The Joneses next contend that if this court construes Tsann to be applicable in this case, it should be overruled. In support of this contention, they argue that a majority of courts have held that in order to comply with due process there must be some action taken to locate a property owner's correct address. Ms. Flowers and the Commissioner contend that there is no reason to revisit an issue already decided by this court. We agree.
The very fallacy of the Joneses' argument in this regard is supported by their admission in their brief to this court that due process does not require actual notice before depriving a property owner of his property. Citing to Dusenbery v. United States, 534 U.S. 161, 122 S.Ct. 694, 151 L.Ed.2d 597 (2002), the Joneses argue that while actual notice may not be required, such notice must be reasonably calculated to apprise a party of its rights. According to the Joneses, it is unreasonable for the State not to attempt to locate a property owner's correct address. In fact, in Dusenbery, the Court held that a state complied with the requirements of due process when it attempted to provide actual notice. In that case, officials seized drugs, weapons, and personal property, including cash, after arresting Dusenbery. After his conviction, the FBI sent by certified mail a notice of forfeiture proceedings to the address where he was arrested, as well as to *527 an address in his mother's hometown. Dusenbery challenged the forfeiture, arguing that his due process rights were violated because he did not receive actual notice of the proceeding. To support his contention, Dusenbery relied on a previous Supreme Court decision in Mennonite Bd. of Missions v. Adams, 462 U.S. 791, 103 S.Ct. 2706, 77 L.Ed.2d 180 (1983), and argued that in that case the Court held that actual notice must be given. The Court rejected that argument and stated that there is no requirement that actual notice be given in order to comply with the requirements of due process.

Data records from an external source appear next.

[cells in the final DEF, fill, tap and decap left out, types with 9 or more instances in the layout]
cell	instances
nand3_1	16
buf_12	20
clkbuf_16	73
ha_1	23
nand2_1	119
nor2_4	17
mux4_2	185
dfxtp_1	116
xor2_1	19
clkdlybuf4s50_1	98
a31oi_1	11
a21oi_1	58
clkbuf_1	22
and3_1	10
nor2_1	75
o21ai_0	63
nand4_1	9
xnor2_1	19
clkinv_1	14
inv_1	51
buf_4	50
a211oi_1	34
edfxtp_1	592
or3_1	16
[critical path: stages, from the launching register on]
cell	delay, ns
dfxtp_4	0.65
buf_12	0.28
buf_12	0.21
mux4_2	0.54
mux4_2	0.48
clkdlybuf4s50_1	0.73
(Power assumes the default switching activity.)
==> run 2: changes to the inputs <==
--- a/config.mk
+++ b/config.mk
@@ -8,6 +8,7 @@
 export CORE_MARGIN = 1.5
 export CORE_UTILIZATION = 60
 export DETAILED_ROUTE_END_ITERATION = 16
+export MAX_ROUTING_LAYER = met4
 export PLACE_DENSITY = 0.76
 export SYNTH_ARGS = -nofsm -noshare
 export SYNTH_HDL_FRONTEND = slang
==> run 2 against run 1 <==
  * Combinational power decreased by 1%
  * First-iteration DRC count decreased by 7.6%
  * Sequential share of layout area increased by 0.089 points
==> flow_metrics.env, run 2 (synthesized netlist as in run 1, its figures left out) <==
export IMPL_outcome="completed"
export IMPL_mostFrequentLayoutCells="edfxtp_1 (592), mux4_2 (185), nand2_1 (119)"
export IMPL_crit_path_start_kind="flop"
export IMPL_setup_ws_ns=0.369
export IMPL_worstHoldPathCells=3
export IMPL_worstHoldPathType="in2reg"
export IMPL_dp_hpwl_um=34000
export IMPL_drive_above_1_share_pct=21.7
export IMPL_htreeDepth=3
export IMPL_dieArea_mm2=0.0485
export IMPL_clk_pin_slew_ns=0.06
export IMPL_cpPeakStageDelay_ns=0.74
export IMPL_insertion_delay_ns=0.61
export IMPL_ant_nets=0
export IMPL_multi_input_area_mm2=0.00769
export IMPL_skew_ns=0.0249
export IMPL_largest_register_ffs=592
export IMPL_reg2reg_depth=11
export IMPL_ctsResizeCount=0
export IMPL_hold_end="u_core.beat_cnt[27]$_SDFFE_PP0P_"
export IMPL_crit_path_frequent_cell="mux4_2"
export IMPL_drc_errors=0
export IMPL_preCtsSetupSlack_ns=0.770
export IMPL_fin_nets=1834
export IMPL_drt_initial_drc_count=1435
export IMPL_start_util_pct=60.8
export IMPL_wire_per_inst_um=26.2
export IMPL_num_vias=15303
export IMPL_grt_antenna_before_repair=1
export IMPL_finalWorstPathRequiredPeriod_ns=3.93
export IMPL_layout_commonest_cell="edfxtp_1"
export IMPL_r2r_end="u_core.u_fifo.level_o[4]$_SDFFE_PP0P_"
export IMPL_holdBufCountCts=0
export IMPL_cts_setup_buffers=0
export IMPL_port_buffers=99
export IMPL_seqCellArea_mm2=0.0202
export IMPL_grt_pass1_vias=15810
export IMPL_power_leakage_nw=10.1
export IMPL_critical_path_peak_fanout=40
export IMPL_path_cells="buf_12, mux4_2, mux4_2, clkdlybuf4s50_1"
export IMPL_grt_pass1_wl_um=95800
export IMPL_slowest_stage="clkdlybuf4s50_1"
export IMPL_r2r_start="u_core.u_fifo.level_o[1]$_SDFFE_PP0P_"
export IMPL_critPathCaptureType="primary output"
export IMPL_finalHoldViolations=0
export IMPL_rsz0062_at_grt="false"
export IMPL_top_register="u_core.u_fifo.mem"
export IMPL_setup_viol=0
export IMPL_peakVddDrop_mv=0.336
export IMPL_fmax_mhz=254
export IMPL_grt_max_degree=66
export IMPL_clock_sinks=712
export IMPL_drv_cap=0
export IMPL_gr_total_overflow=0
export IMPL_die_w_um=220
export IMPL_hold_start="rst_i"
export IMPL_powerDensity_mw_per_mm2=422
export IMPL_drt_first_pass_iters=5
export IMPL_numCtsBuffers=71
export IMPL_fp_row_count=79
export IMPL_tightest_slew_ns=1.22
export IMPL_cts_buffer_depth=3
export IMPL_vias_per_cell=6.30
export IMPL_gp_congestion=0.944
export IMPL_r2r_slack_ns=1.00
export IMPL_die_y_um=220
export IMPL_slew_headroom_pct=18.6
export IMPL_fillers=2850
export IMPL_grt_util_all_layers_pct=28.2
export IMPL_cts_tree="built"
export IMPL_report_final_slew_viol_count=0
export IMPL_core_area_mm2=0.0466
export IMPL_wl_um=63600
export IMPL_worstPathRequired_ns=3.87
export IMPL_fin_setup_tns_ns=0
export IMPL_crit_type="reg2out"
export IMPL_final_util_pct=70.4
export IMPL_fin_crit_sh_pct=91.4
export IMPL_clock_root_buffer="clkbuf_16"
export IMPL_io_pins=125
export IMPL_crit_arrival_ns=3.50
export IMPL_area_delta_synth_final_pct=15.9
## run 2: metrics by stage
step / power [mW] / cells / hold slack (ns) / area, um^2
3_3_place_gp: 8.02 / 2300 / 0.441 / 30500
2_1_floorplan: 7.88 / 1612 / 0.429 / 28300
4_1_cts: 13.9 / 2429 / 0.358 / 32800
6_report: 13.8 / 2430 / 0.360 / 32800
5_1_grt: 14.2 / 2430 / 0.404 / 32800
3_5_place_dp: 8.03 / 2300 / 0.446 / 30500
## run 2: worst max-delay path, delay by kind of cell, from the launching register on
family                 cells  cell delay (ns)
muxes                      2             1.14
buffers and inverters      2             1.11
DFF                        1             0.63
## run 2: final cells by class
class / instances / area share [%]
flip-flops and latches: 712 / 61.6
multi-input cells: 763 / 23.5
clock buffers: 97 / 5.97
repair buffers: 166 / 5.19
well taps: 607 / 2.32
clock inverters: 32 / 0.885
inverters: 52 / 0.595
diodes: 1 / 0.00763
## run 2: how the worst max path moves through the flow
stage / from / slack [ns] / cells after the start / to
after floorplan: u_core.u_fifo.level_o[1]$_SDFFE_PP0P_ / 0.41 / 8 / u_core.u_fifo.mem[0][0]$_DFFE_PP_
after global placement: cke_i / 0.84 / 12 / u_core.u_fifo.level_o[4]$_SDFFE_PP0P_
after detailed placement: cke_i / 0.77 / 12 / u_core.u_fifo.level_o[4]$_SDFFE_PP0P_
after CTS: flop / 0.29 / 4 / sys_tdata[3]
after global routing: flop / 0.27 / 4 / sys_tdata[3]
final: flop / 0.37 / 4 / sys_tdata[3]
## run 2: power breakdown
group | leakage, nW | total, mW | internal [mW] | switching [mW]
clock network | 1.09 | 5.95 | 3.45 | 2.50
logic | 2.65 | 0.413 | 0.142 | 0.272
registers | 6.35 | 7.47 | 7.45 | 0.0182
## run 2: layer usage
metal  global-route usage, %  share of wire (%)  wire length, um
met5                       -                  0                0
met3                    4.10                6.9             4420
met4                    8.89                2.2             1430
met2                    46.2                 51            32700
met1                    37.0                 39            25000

Here, there is no dispute that the State attempted to provide the Joneses with notice, both via certified mail and through publication in the newspaper. Accordingly, we cannot say the trial court erred in concluding that the State complied with the provisions of section 26-37-301 and that the tax sale was valid.
Affirmed.
NOTES
[1]  Act 1376 provides, in part:

If the Commissioner of State Lands fails to receive proof that the notice sent by certified mail under this section was received by the owner of a homestead ... then the Commissioner of State Lands, or his or her designee, shall provide actual notice to the owner of a homestead ... by personal service of process at least sixty (60) days before the date of sale.